> What you will do: Within the entries that follow, show each line where the word "rstN" occurs.

> Listed entries:
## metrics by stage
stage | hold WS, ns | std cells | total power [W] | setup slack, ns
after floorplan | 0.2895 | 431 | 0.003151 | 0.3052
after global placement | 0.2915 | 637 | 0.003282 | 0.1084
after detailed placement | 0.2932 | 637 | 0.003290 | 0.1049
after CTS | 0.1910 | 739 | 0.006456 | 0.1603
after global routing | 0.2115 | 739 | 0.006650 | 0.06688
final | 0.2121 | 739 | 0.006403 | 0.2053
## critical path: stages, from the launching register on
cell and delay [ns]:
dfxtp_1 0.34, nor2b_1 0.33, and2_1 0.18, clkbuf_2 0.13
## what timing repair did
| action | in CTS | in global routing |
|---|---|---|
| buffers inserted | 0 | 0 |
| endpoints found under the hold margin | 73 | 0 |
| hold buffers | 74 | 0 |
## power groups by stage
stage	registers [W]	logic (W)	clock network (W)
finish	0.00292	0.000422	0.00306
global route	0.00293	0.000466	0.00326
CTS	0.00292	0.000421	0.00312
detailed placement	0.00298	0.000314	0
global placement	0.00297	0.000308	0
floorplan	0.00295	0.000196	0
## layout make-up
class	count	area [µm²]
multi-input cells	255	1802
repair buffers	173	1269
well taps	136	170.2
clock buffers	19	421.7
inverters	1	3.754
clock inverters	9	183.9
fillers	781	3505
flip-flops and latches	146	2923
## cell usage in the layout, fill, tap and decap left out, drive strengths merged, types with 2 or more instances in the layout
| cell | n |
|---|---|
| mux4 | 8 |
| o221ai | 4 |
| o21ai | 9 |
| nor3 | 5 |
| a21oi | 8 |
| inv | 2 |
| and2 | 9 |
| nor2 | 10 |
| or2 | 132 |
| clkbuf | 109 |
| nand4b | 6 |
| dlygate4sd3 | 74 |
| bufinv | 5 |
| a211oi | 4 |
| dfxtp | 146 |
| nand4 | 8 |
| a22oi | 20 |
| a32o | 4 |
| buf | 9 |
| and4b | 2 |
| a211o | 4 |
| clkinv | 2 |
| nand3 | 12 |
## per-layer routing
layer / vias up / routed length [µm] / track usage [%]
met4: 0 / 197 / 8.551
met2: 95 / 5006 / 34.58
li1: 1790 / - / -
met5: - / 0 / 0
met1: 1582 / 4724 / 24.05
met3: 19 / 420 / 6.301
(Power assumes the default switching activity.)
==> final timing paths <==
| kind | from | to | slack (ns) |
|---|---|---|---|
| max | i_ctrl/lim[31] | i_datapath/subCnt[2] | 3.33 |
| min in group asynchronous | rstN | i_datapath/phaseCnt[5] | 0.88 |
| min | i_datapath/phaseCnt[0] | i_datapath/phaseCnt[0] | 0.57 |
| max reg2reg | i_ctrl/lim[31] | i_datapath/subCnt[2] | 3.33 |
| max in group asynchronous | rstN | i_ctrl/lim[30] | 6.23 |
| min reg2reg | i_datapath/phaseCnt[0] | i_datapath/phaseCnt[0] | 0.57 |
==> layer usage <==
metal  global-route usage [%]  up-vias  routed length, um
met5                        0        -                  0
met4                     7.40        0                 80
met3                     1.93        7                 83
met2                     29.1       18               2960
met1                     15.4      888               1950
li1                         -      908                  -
--- src/rtl/spiq_pkg.sv ---
package spiq_pkg;
   // register map
   localparam logic [1:0] A_CTRL = 2'd0;
   localparam logic [1:0] A_STAT = 2'd1;
   localparam logic [1:0] A_TCNT = 2'd2;
   localparam logic [1:0] A_POP  = 2'd3;
   // control bits
   localparam int C_DIS   = 0;
   localparam int C_GO    = 1;
   localparam int C_CLRTX = 2;
   localparam int C_CLRRX = 3;
   // status bits
   localparam int S_EOQ    = 0;
   localparam int S_RUN    = 1;
   localparam int S_RXNE   = 2;
   localparam int S_TXFULL = 3;
   localparam int S_RXCNT  = 8;
   localparam int S_TXCNT  = 16;

   typedef struct packed {
      logic eoq;
      logic ctc;
   } cmd_t;
endpackage

--- src/rtl/spiq_fifo.sv ---
module spiq_fifo #(
   parameter int W     = 18,
   parameter int DEPTH = 4,
   localparam int PW   = (DEPTH > 1) ? $clog2(DEPTH) : 1,
   localparam int CW   = $clog2(DEPTH + 1)
) (
   input  logic          clk,
   input  logic          rst_n,
   input  logic          flush,
   input  logic          push,
   input  logic [W-1:0]  din,
   input  logic          pop,
   output logic [W-1:0]  dout,
   output logic [CW-1:0] cnt,
   output logic          full,
   output logic          empty
);
   localparam bit POW2 = (DEPTH == (1 << PW));

   if (DEPTH < 2) begin : g_bad_depth
      $error("spiq_fifo: DEPTH must be at least 2");
   end
   if (W < 1) begin : g_bad_width
      $error("spiq_fifo: W must be positive");
   end

   logic [W-1:0]  mem [DEPTH];
   logic [PW-1:0] wp, rp;
   logic [CW-1:0] cnt_q;
   logic          do_push, do_pop;

   assign full    = (cnt_q == CW'(DEPTH));
   assign empty   = (cnt_q == '0);
   assign cnt     = cnt_q;
   assign dout    = mem[rp];
   assign do_push = push && !full && !flush;
   assign do_pop  = pop && !empty && !flush;

   function automatic logic [PW-1:0] nxt(input logic [PW-1:0] p);
      logic [PW-1:0] r;
      if (POW2) r = p + 1'b1;
      else      r = (p == PW'(DEPTH - 1)) ? '0 : p + 1'b1;
      return r;
   endfunction

   always_ff @(posedge clk or negedge rst_n) begin
      if (!rst_n) begin
         wp    <= '0;
         rp    <= '0;
         cnt_q <= '0;
      end else if (flush) begin
         wp    <= '0;
         rp    <= '0;
         cnt_q <= '0;
      end else begin
         if (do_push) wp <= nxt(wp);
         if (do_pop)  rp <= nxt(rp);
         case ({do_push, do_pop})
            2'b10:   cnt_q <= cnt_q + 1'b1;
            2'b01:   cnt_q <= cnt_q - 1'b1;
            default: cnt_q <= cnt_q;
         endcase
      end
   end

   always_ff @(posedge clk) begin
      if (do_push) mem[wp] <= din;
   end

   AST_FLUSH_EMPTIES: assert property (@(posedge clk) disable iff (!rst_n)
      flush |=> empty);
   AST_FLUSH_BEATS_PUSH: assert property (@(posedge clk) disable iff (!rst_n)
      flush && push |=> cnt == '0);
   AST_NO_OVERFLOW: assert property (@(posedge clk) disable iff (!rst_n)
      full && push && !pop |=> full && cnt == CW'(DEPTH));
endmodule

--- src/rtl/spiq_seq.sv ---
module spiq_seq
   import spiq_pkg::*;
#(
   parameter int DW  = 16,
   parameter int TCW = 16
) (
   input  logic           clk,
   input  logic           rst_n,
   input  logic           go,
   input  logic           mod_dis,
   input  logic           tx_empty,
   input  logic           rx_full,
   input  logic [DW-1:0]  ent_data,
   input  cmd_t           ent_cmd,
   input  logic           xfer_ack,
   input  logic           cnt_wr,
   input  logic [TCW-1:0] cnt_wdata,
   input  logic           eoq_clr,
   output logic           tx_pop,
   output logic           rx_push,
   output logic           xfer_req,
   output logic [DW-1:0]  xfer_tx,
   output logic           eoq_flag,
   output logic           running,
   output logic [TCW-1:0] tcnt
);
   if (TCW < 2 || TCW > 32) begin : g_bad_tcw
      $error("spiq_seq: TCW must lie in 2..32");
   end

   logic           busy;
   logic [DW-1:0]  hold_data;
   cmd_t           hold_cmd;
   logic           eoq_q;
   logic [TCW-1:0] tcnt_q;
   logic           launch, done;

   assign running  = go && !eoq_q && !mod_dis;
   assign launch   = running && !busy && !tx_empty && !rx_full;
   assign done     = busy && xfer_ack;
   assign tx_pop   = launch;
   assign rx_push  = done;
   assign xfer_req = busy;
   assign xfer_tx  = hold_data;
   assign eoq_flag = eoq_q;
   assign tcnt     = tcnt_q;

   always_ff @(posedge clk or negedge rst_n) begin
      if (!rst_n) begin
         busy      <= 1'b0;
         hold_data <= '0;
         hold_cmd  <= '0;
         eoq_q     <= 1'b0;
         tcnt_q    <= '0;
      end else begin
         if (launch) begin
            busy      <= 1'b1;
            hold_data <= ent_data;
            hold_cmd  <= ent_cmd;
         end else if (done) begin
            busy <= 1'b0;
         end

         if (done && hold_cmd.eoq)      eoq_q <= 1'b1;
         else if (eoq_clr && !mod_dis)  eoq_q <= 1'b0;

         if (done)                      tcnt_q <= (hold_cmd.ctc ? '0 : tcnt_q) + TCW'(1);
         else if (cnt_wr && !mod_dis)   tcnt_q <= cnt_wdata;
      end
   end

   AST_REQ_HOLD: assert property (@(posedge clk) disable iff (!rst_n)
      xfer_req && !xfer_ack |=> xfer_req && $stable(xfer_tx));
   AST_EOQ_STOPS: assert property (@(posedge clk) disable iff (!rst_n)
      done && hold_cmd.eoq |=> eoq_flag && !running);
   AST_NO_LAUNCH_STOPPED: assert property (@(posedge clk) disable iff (!rst_n)
      !running && !xfer_req |=> !xfer_req);
   AST_COUNT_STEP: assert property (@(posedge clk) disable iff (!rst_n)
      done && !hold_cmd.ctc |=> tcnt == TCW'($past(tcnt) + TCW'(1)));
   AST_CTC_ONE: assert property (@(posedge clk) disable iff (!rst_n)
      done && hold_cmd.ctc |=> tcnt == TCW'(1));
   AST_DIS_FREEZE: assert property (@(posedge clk) disable iff (!rst_n)
      mod_dis && !done |=> $stable(tcnt));
   AST_DIS_FLAG_HELD: assert property (@(posedge clk) disable iff (!rst_n)
      mod_dis && eoq_flag |=> eoq_flag);
endmodule

--- src/rtl/spiq_ctrl.sv ---
module spiq_ctrl
   import spiq_pkg::*;
#(
   parameter int DW    = 16,
   parameter int DEPTH = 4,
   parameter int TCW   = 16
) (
   input  logic          clk,
   input  logic          rst_n,
   input  logic          reg_wr,
   input  logic          reg_rd,
   input  logic [1:0]    reg_addr,
   input  logic [31:0]   reg_wdata,
   output logic [31:0]   reg_rdata,
   input  logic          txq_push,
   input  logic [DW-1:0] txq_data,
   input  logic          txq_eoq,
   input  logic          txq_ctc,
   output logic          txq_full,
   output logic          xfer_req,
   output logic [DW-1:0] xfer_tx,
   input  logic          xfer_ack,
   input  logic [DW-1:0] xfer_rx,
   output logic          irq_eoq,
   output logic          rx_dreq
);
   localparam int EW = DW + $bits(cmd_t);
   localparam int CW = $clog2(DEPTH + 1);

   if (DW < 1 || DW > 32) begin : g_bad_dw
      $error("spiq_ctrl: DW must lie in 1..32");
   end
   if (CW > 8) begin : g_bad_depth
      $error("spiq_ctrl: DEPTH too large for the status count fields");
   end

   logic dis_q, go_q;
   logic wr_ctrl, wr_stat, wr_tcnt, rd_pop;
   logic flush_tx, flush_rx;

   logic [EW-1:0] tx_dout;
   logic [CW-1:0] tx_cnt, rx_cnt;
   logic          tx_full, tx_empty, tx_pop;
   logic [DW-1:0] rx_dout;
   logic          rx_full, rx_empty, rx_push;
   logic          eoq_flag, running;
   logic [TCW-1:0] tcnt;
   cmd_t          push_cmd, ent_cmd;
   logic          unused_wdata;

   assign unused_wdata = ^reg_wdata;

   assign wr_ctrl  = reg_wr && (reg_addr == A_CTRL);
   assign wr_stat  = reg_wr && (reg_addr == A_STAT);
   assign wr_tcnt  = reg_wr && (reg_addr == A_TCNT);
   assign rd_pop   = reg_rd && (reg_addr == A_POP);
   assign flush_tx = wr_ctrl && reg_wdata[C_CLRTX] && !dis_q;
   assign flush_rx = wr_ctrl && reg_wdata[C_CLRRX] && !dis_q;

   always_ff @(posedge clk or negedge rst_n) begin
      if (!rst_n) begin
         dis_q <= 1'b0;
         go_q  <= 1'b0;
      end else if (wr_ctrl) begin
         dis_q <= reg_wdata[C_DIS];
         go_q  <= reg_wdata[C_GO];
      end
   end

   assign push_cmd = '{eoq: txq_eoq, ctc: txq_ctc};

   spiq_fifo #(.W(EW), .DEPTH(DEPTH)) u_txf (
      .clk   (clk),
      .rst_n (rst_n),
      .flush (flush_tx),
      .push  (txq_push),
      .din   ({push_cmd, txq_data}),
      .pop   (tx_pop),
      .dout  (tx_dout),
      .cnt   (tx_cnt),
      .full  (tx_full),
      .empty (tx_empty)
   );

   spiq_fifo #(.W(DW), .DEPTH(DEPTH)) u_rxf (
      .clk   (clk),
      .rst_n (rst_n),
      .flush (flush_rx),
      .push  (rx_push),
      .din   (xfer_rx),
      .pop   (rd_pop),
      .dout  (rx_dout),
      .cnt   (rx_cnt),
      .full  (rx_full),
      .empty (rx_empty)
   );

   assign ent_cmd = cmd_t'(tx_dout[EW-1:DW]);

   spiq_seq #(.DW(DW), .TCW(TCW)) u_seq (
      .clk       (clk),
      .rst_n     (rst_n),
      .go        (go_q),
      .mod_dis   (dis_q),
      .tx_empty  (tx_empty),
      .rx_full   (rx_full),
      .ent_data  (tx_dout[DW-1:0]),
      .ent_cmd   (ent_cmd),
      .xfer_ack  (xfer_ack),
      .cnt_wr    (wr_tcnt),
      .cnt_wdata (reg_wdata[TCW-1:0]),
      .eoq_clr   (wr_stat && reg_wdata[S_EOQ]),
      .tx_pop    (tx_pop),
      .rx_push   (rx_push),
      .xfer_req  (xfer_req),
      .xfer_tx   (xfer_tx),
      .eoq_flag  (eoq_flag),
      .running   (running),
      .tcnt      (tcnt)
   );

   assign txq_full = tx_full;
   assign irq_eoq  = eoq_flag;
   assign rx_dreq  = !rx_empty;

   always_comb begin
      reg_rdata = '0;
      case (reg_addr)
         A_CTRL: begin
            reg_rdata[C_DIS] = dis_q;
            reg_rdata[C_GO]  = go_q;
         end
         A_STAT: begin
            reg_rdata[S_EOQ]           = eoq_flag;
            reg_rdata[S_RUN]           = running;
            reg_rdata[S_RXNE]          = !rx_empty;
            reg_rdata[S_TXFULL]        = tx_full;
            reg_rdata[S_RXCNT +: CW]   = rx_cnt;
            reg_rdata[S_TXCNT +: CW]   = tx_cnt;
         end
         A_TCNT:  reg_rdata[TCW-1:0] = tcnt;
         default: reg_rdata[DW-1:0]  = rx_dout;
      endcase
   end

   AST_DREQ_LEVEL: assert property (@(posedge clk) disable iff (!rst_n)
      rx_push && !flush_rx |=> rx_dreq);
   AST_DIS_NO_FLUSH: assert property (@(posedge clk) disable iff (!rst_n)
      dis_q && !txq_push && !tx_pop |=> $stable(tx_cnt));
endmodule

--- config.mk ---
export PLATFORM = sky130hd
export DESIGN_NAME = spiq_ctrl
export DESIGN_NICKNAME = d
export VERILOG_FILES = /design/src/rtl/spiq_pkg.sv /design/src/rtl/spiq_fifo.sv /design/src/rtl/spiq_seq.sv /design/src/rtl/spiq_ctrl.sv
export SDC_FILE = /design/constraint.sdc
export NUM_CORES = 1
export LEC_CHECK = 0
export CAP_MARGIN = 20
export CORE_MARGIN = 2
export CORE_UTILIZATION = 49
export CTS_BUF_LIST = sky130_fd_sc_hd__clkbuf_16
export CTS_CLUSTER_SIZE = 28
export DETAILED_ROUTE_END_ITERATION = 16
export GPL_TIMING_DRIVEN = 0
export PLACE_DENSITY_LB_ADDON = 0.1
export SLEW_MARGIN = 20
export SYNTH_ARGS = -nofsm -noshare
export SYNTH_HDL_FRONTEND = slang
export SYNTH_SLANG_ARGS = --single-unit
--- constraint.sdc ---
create_clock -name clk -period 2.5 [get_ports clk]
set_input_delay 0.25 -clock clk [delete_from_list [all_inputs] [get_ports clk]]
set_output_delay 0.25 -clock clk [all_outputs]
set_load 0.005 [all_outputs]
==> metrics.md, run 1 <==
| Metric | Value |
|---|---|
| Run status | `complete, no violations` |
| PortBufs | `96` |
| Area growth syn-to-layout | `25.2%` |
| Pre-antenna DRT Iters | `4` |
| EDFF count, synth | `around 140` |
| CTS Buf Count | `17` |
| Drt via density | `between 5 and 6` |
| R2R cell count | `8` |
| H-Tree Depth | `4` |
| Die W | `133 µm` |
| CP startpoint kind | `register` |
| Worst Skew | `~0.013 ns` |
| Final setup fails | `0` |
| First-pass GRT wire length | `around 27000 µm` |
| Vias in the first global route | `4806` |
| Sequential area share after synthesis | `0.663` |
| Worst skew pair latency | `0.44 ns` |
| Clock-pin slew on the worst setup and hold paths | `0.07 ns` |
| R2r setup slk | `0.14 ns` |
| Critical path arrival | `2.17 ns` |
| Relative slew slack | `0.308` |
| Unrepaired setup endpoints after global routing | `true` |
| Grt total ovfl | `0` |
| Antenna violations before repair | `0` |
| # rows | `47` |
| Post-route ant nets | `0` |
| Diodes inserted | `0` |
| PnR Total Power | `10.8 mW` |
| Area leader, netlist | `edfxtp_1` |
| Routability congestion estimate from global placement | `between 0.8 and 0.9` |
| Initial Utilization | `0.495` |
| Overall Global Routing Usage | `0.201` |
| Fmax | `413 MHz` |
| Final wirelength | `16800 µm` |
| CORE AREA | `16400 µm²` |
| Layout Nets | `slightly above 700` |
| Unique cell type count in the Yosys netlist | `between 40 and 50` |
| Predominant post-synthesis flop cell | `edfxtp_1` |
| YS warnings | `0` |
| Cells after Synth | `about 500` |
| FF-to-FF Start | `u_seq.xfer_req` |
| Fin crit period | `2.42 ns` |
| LEAKAGE | `roughly 3.7 nW` |
| # DRC | `0` |
| Synth area leaders | `edfxtp_1 50%, dfrtp_1 16%, mux4_2 10%` |
| Crit Path Class | `reg2out` |
| Slew Limit Fails | `0` |
| Full die area | `17600 µm²` |
| DRT iter0 DRCs | `382` |
| Least-Margin Pin Slew | `slightly above 1 ns` |
| DP Area | `~9400 µm²` |
| Pwr Density | `1060 nW/µm²` |
| Post-synthesis async set-or-reset flop share | `0.277` |
| Vias | `4638` |
| Crit. End Element | `output pin` |
| Cell Area, Synth | `around 8100 µm²` |
| Clock Sinks | `~190` |
| Wire per inst | `about 20 µm` |
| Most frequent cell after synthesis | `edfxtp_1` |
| Top post-synthesis cells by count | `136 x edfxtp_1, 52 x dfrtp_1, 36 x mux4_2` |
| CP Max Fanout | `5` |
| CTS tree | `yes` |
| WP data required | `2.25 ns` |
| Fin area | `10200 µm²` |
| Final hold violations | `0` |
| #FFs+latches synth | `188` |
| Clock buffer depth | `2` |
| Layout fillers | `approximately 1200` |
| Hold WC Path Type | `in2async` |
| Mean post-synth cell area | `16.3 µm²` |
| I/O pin count | `126` |
| Period utilization | `0.969` |
| Worst R2R End | `u_txf.cnt[1]` |
| Top cell type's share of synthesized area | `0.503` |
| Final HPWL DP | `11300 µm` |
| Max Cap Violations | `0` |
| Layout cells sized above 1 | `0.211` |
| VDD IR-drop max | `around 0.57 mV` |
| Die Ht | `roughly 130 µm` |
| Largest net degree at the start of global routing | `37` |
| Root Driver | `clkbuf_16` |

> Expected answer:
| min in group asynchronous | rstN | i_datapath/phaseCnt[5] | 0.88 |
| max in group asynchronous | rstN | i_ctrl/lim[30] | 6.23 |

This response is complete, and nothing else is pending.